(Collected data)
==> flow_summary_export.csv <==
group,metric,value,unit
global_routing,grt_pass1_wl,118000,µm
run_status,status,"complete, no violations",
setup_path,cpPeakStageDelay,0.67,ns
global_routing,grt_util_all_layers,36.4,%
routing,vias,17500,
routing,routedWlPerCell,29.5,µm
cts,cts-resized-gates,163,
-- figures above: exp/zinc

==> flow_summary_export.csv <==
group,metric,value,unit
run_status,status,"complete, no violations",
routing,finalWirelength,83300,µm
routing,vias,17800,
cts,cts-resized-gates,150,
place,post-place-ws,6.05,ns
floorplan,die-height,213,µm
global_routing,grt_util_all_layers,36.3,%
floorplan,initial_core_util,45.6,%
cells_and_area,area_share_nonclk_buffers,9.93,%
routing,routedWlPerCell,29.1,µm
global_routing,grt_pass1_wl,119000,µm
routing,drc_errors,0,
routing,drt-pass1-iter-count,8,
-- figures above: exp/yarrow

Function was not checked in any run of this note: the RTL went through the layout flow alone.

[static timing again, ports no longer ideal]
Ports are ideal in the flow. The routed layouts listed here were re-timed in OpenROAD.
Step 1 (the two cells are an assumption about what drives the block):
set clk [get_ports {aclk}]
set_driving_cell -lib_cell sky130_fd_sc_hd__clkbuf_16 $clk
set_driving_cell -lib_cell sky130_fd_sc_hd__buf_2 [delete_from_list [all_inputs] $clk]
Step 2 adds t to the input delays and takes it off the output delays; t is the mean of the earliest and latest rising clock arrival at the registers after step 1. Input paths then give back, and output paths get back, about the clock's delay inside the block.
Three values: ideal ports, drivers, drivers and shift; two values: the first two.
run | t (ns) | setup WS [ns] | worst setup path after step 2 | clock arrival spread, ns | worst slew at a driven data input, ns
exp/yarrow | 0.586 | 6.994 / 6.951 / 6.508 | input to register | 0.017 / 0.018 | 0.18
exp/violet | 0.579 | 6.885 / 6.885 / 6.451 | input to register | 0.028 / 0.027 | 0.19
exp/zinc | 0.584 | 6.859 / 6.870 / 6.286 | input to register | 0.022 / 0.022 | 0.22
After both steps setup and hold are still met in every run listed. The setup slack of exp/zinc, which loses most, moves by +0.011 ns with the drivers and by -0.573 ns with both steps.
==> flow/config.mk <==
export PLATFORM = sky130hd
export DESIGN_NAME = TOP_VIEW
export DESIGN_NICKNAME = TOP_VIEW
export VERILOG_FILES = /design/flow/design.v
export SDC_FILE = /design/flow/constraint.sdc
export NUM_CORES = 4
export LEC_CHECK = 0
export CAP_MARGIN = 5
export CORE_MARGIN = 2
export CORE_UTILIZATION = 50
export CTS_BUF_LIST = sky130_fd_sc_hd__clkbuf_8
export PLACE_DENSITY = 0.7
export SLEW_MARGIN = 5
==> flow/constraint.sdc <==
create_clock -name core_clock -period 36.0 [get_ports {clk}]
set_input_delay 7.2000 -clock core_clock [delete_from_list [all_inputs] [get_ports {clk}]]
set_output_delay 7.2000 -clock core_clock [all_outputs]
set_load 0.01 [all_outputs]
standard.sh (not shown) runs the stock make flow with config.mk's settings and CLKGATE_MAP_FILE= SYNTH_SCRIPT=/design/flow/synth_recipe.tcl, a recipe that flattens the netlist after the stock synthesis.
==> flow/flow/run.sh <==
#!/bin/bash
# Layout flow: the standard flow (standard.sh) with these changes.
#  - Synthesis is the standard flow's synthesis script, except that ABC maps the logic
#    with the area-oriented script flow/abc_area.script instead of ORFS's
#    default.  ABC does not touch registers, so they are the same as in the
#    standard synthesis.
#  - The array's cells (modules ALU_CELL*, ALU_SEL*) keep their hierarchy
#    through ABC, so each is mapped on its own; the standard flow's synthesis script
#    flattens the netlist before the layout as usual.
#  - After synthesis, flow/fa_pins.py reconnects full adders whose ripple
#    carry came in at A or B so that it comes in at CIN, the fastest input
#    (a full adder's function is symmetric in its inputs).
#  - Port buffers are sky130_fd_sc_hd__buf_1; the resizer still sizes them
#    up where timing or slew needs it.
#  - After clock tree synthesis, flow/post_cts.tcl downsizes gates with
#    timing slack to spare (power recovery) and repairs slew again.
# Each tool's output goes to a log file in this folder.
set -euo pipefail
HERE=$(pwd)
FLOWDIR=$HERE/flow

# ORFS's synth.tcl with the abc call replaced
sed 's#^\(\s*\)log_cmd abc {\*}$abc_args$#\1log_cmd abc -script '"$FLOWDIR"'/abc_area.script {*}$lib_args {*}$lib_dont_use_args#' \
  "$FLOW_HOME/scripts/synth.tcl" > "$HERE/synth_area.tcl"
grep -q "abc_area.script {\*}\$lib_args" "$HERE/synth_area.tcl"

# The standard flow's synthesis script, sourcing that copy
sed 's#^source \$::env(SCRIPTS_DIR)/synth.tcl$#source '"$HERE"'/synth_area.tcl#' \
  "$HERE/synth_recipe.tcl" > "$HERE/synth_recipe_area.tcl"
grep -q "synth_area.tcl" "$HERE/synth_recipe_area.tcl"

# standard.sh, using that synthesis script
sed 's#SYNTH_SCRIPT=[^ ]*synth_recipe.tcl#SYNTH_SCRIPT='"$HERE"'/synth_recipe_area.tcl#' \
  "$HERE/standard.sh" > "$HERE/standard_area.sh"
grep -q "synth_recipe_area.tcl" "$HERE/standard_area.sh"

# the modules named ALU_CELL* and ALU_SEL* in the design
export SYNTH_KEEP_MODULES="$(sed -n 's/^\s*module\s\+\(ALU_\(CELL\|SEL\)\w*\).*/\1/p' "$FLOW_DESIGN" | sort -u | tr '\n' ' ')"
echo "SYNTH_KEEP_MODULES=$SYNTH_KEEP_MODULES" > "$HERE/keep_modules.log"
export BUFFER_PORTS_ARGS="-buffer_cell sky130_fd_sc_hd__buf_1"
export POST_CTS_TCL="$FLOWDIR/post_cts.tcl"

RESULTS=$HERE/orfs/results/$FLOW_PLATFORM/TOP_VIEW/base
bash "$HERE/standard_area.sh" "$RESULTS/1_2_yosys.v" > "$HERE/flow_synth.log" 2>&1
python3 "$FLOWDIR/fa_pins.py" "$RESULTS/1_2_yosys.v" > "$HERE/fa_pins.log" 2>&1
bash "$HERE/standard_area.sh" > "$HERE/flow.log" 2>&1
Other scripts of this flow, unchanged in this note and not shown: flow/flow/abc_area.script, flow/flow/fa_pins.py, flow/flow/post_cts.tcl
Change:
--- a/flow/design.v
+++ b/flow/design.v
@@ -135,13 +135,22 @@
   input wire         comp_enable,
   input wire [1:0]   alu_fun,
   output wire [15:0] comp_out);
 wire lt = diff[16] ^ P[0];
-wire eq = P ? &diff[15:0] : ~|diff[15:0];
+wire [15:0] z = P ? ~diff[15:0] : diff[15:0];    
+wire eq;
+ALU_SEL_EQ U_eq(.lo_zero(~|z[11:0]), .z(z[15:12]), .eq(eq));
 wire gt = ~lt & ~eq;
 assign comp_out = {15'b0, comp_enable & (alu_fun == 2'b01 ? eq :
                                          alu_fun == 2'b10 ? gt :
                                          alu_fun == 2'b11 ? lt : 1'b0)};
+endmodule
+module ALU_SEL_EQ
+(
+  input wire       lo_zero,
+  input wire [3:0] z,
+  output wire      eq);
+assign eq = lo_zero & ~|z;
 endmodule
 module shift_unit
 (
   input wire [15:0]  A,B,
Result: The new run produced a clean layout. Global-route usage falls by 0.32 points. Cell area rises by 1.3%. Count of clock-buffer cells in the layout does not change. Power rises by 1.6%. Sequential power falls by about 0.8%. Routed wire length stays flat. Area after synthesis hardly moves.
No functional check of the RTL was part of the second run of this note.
This design comes from an exercise in tuning for small area on the open sky130 flow, not from production work. RTL that was checked went through simulation tests only; none was proved equivalent to the original.

## quartz
## opl2
module opl2(
  clk,
  reset,
  opl2_we,
  opl2_data,
  opl2_adr,
  kon,
  channel_a,
  channel_b,
  sample_clk,
  sample_clk_128
  );
Size in the first run: about 8100 cells after synthesis, roughly 3000 flip-flops, about 0.10 mm^2 of cells after synthesis.
==> flow/config.mk <==
export PLATFORM = sky130hd
export DESIGN_NAME = opl2
export DESIGN_NICKNAME = opl2
export VERILOG_FILES = /design/flow/design.v
export SDC_FILE = /design/flow/constraint.sdc
export NUM_CORES = 8
export LEC_CHECK = 0
export ABC_AREA = 1
export CAP_MARGIN = 20
export CORE_MARGIN = 2
export CORE_UTILIZATION = 55
export CTS_BUF_LIST = sky130_fd_sc_hd__clkbuf_16
export CTS_CLUSTER_DIAMETER = 100
export CTS_CLUSTER_SIZE = 24
export PLACE_DENSITY = 0.7
export SLEW_MARGIN = 20
==> flow/constraint.sdc <==
create_clock -name core_clock -period 15.0 [get_ports {clk}]
set_input_delay 3.0000 -clock core_clock [delete_from_list [all_inputs] [get_ports {clk}]]
set_output_delay 3.0000 -clock core_clock [all_outputs]
set_load 0.01 [all_outputs]
run.sh (not shown) runs the stock make flow with config.mk's settings and CLKGATE_MAP_FILE= SYNTH_SCRIPT=/design/flow/synth_recipe.tcl, a recipe that flattens the netlist after the stock synthesis.
[inputs] yarrow vs quartz
diff --git a/flow/design.v b/flow/design.v
--- a/flow/design.v
+++ b/flow/design.v
@@ -966,15 +966,15 @@
       feedback_result_p0 = ((fb1_s + fb2_s) <<< fb);
   wire signed [12:0] feedback_result = feedback_result_p0 >>> 9;
   wire carrier_mod_off = cnt_c || (ryt && (op == 5'd16 || op == 5'd17));
   wire [12:0] modulation = use_feedback ? feedback_result :
    (!is_mod && !carrier_mod_off) ? r_out[3] : 13'd0;
   wire rhythmic = op_hh || op_sd || op_tc;
   wire [19:0] pa_sum = pa0 + phase_inc;
-  wire [9:0] fp_base = rhythmic ? rhythm_phase[19:10] + phase_inc[19:10] : pa_sum[19:10];
+  wire [9:0] fp_base = (rhythmic ? rhythm_phase[19:10] : pa_sum[19:10]) + (rhythmic ? phase_inc[19:10] : 10'd0);
   wire [19:0] pa1 = kon_new ? 20'd0 : pa_sum;
   wire [9:0] final_phase_hi = kon_new ? 10'd0 : fp_base + modulation[9:0];
   reg [6:0] rom_out;
   always @ *
     case (fnum >> 6)
     0: rom_out = 0;
     1: rom_out = 32;
@@ -1017,24 +1017,20 @@
     else
       incl = is_mod ? cnt_c : 1'b1;
   wire cha_c = (ch == 4'd0) ? ch0_old[2] : scha[ch];
   wire chb_c = (ch == 4'd0) ? ch0_old[1] : schb[ch];
   wire signed [17:0] out_old_ext = fb1_s;
   reg signed [17:0] acc_a;
   reg signed [17:0] acc_b;
-  always @(posedge clk)
-    if (start) begin
-      acc_a <= 0;
-      acc_b <= 0;
-    end else if (act) begin
-      if (incl && cha_c)
-        acc_a <= acc_a + out_old_ext;
-      if (incl && chb_c)
-        acc_b <= acc_b + out_old_ext;
-    end
+  wire signed [17:0] add_a = (act && incl && cha_c) ? out_old_ext : 18'sd0;
+  wire signed [17:0] add_b = (act && incl && chb_c) ? out_old_ext : 18'sd0;
+  always @(posedge clk) begin
+    acc_a <= (start ? 18'sd0 : acc_a) + add_a;
+    acc_b <= (start ? 18'sd0 : acc_b) + add_b;
+  end
   always @(posedge clk)
     if (sample_clk_en) begin
       if (acc_a > 2**15 - 1)
         channel_a <= 2**15 - 1;
       else if (acc_a < -2**15)
         channel_a <= -2**15;
       else
==> comparison <==
[compare] base=quartz new=yarrow: critical path buffer and inverter count grew by 3; slew at the pin with the worst max-slew slack dropped 0.034 ns; net count after synthesis lower. When the final numbers for quartz and yarrow were put side by side, the share of the synthesized area in compound gates (AO/OA/AOI/OAI) turned out to be smaller in yarrow. Diff quartz -> yarrow: final antenna diode count shows an increase of 1, wire length after detailed routing shows a reduction of 8100 um, initial cell density of the core shows no meaningful change, wire length of the first global-routing pass shows a reduction of 11000 um, core utilization shows a reduction of 0.19 points.
No functional check of the RTL was part of yarrow.

[port drivers added, routing unchanged]
How much do the figures lean on ideal ports? The routed layouts below were timed once more, with nothing changed but the port constraints.
Step 1: set_driving_cell puts a clkbuf_16 on clk and a buf_2 on each other input, an assumption about the parent block.
Step 2 times the ports against the registers' clock, not the clock port: input delays grow and output delays shrink by t, the midpoint of the rising clock arrivals with the driver on.
Three values: ideal, step 1, step 2; two values: the first two.
run	t (ns)	setup slack, ns	clock arrival spread, ns	slew at the worst register clock pin (ns)	worst slew at a driven data input, ns
quartz	0.905	1.213 / 1.213 / 1.213	0.054 / 0.054	0.11 / 0.11	0.05
yarrow	0.891	1.340 / 1.340 / 1.340	0.040 / 0.039	0.10 / 0.10	0.05
After both steps every run listed still meets setup and hold.
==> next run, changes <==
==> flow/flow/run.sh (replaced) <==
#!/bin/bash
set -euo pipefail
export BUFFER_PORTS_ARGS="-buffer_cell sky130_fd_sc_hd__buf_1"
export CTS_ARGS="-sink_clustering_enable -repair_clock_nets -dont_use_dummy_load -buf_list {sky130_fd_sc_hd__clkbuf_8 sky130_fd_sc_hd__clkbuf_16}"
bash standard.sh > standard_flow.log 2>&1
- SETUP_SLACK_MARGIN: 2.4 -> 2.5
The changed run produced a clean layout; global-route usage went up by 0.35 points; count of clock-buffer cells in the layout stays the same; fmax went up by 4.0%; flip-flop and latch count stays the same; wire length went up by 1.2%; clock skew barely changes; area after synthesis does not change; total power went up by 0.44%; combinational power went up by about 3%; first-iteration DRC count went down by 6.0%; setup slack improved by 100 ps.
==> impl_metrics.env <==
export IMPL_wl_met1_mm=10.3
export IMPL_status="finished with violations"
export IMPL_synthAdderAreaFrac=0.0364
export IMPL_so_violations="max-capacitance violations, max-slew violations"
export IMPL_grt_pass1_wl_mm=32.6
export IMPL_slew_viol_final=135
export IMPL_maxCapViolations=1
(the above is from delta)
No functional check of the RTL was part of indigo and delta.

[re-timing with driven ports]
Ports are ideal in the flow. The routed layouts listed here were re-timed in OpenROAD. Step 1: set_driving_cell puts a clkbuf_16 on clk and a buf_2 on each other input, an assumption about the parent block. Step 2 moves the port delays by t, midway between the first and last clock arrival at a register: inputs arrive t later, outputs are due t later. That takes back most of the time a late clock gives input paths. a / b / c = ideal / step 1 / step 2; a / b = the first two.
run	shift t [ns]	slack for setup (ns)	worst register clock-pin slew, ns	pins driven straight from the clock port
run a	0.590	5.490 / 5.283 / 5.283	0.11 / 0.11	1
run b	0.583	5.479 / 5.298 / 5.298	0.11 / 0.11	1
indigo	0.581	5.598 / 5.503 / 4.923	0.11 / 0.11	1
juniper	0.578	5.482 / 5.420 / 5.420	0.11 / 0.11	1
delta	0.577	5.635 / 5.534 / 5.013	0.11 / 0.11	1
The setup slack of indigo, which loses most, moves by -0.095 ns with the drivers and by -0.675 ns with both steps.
Source: an optimization exercise on an open RTL-to-GDS flow (aim: a short achievable clock period and few clock cycles per item). Production flows keep margins and buffers that such runs may drop. In this exercise RTL edits were held to simulation tests only and were not proved equivalent to the original. Power and IR drop assume default switching activity.

`design/flow/config.mk`:
```
export PLATFORM = sky130hd
export DESIGN_NAME = top_cpu
export DESIGN_NICKNAME = top_cpu
export VERILOG_FILES = /design/flow/design.v
export SDC_FILE = /design/flow/constraint.sdc
export NUM_CORES = 4
export LEC_CHECK = 0
export CAP_MARGIN = 20
export CORE_MARGIN = 2
export CORE_UTILIZATION = 40
export SETUP_SLACK_MARGIN = 4
export SLEW_MARGIN = 20
```
`design/flow/constraint.sdc`:
```
create_clock -name core_clock -period 12.0 [get_ports {clk}]
set_input_delay 2.4000 -clock core_clock [delete_from_list [all_inputs] [get_ports {clk}]]
set_output_delay 2.4000 -clock core_clock [all_outputs]
set_load 0.01 [all_outputs]
```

● Activity
Beginning at the top of the data, extract each line through the line containing "exp/zinc | 0.584" and return those lines exactly, with nothing added.

● Exercise answer
==> flow_summary_export.csv <==
group,metric,value,unit
global_routing,grt_pass1_wl,118000,µm
run_status,status,"complete, no violations",
setup_path,cpPeakStageDelay,0.67,ns
global_routing,grt_util_all_layers,36.4,%
routing,vias,17500,
routing,routedWlPerCell,29.5,µm
cts,cts-resized-gates,163,
-- figures above: exp/zinc

==> flow_summary_export.csv <==
group,metric,value,unit
run_status,status,"complete, no violations",
routing,finalWirelength,83300,µm
routing,vias,17800,
cts,cts-resized-gates,150,
place,post-place-ws,6.05,ns
floorplan,die-height,213,µm
global_routing,grt_util_all_layers,36.3,%
floorplan,initial_core_util,45.6,%
cells_and_area,area_share_nonclk_buffers,9.93,%
routing,routedWlPerCell,29.1,µm
global_routing,grt_pass1_wl,119000,µm
routing,drc_errors,0,
routing,drt-pass1-iter-count,8,
-- figures above: exp/yarrow

Function was not checked in any run of this note: the RTL went through the layout flow alone.

[static timing again, ports no longer ideal]
Ports are ideal in the flow. The routed layouts listed here were re-timed in OpenROAD.
Step 1 (the two cells are an assumption about what drives the block):
set clk [get_ports {aclk}]
set_driving_cell -lib_cell sky130_fd_sc_hd__clkbuf_16 $clk
set_driving_cell -lib_cell sky130_fd_sc_hd__buf_2 [delete_from_list [all_inputs] $clk]
Step 2 adds t to the input delays and takes it off the output delays; t is the mean of the earliest and latest rising clock arrival at the registers after step 1. Input paths then give back, and output paths get back, about the clock's delay inside the block.
Three values: ideal ports, drivers, drivers and shift; two values: the first two.
run | t (ns) | setup WS [ns] | worst setup path after step 2 | clock arrival spread, ns | worst slew at a driven data input, ns
exp/yarrow | 0.586 | 6.994 / 6.951 / 6.508 | input to register | 0.017 / 0.018 | 0.18
exp/violet | 0.579 | 6.885 / 6.885 / 6.451 | input to register | 0.028 / 0.027 | 0.19
exp/zinc | 0.584 | 6.859 / 6.870 / 6.286 | input to register | 0.022 / 0.022 | 0.22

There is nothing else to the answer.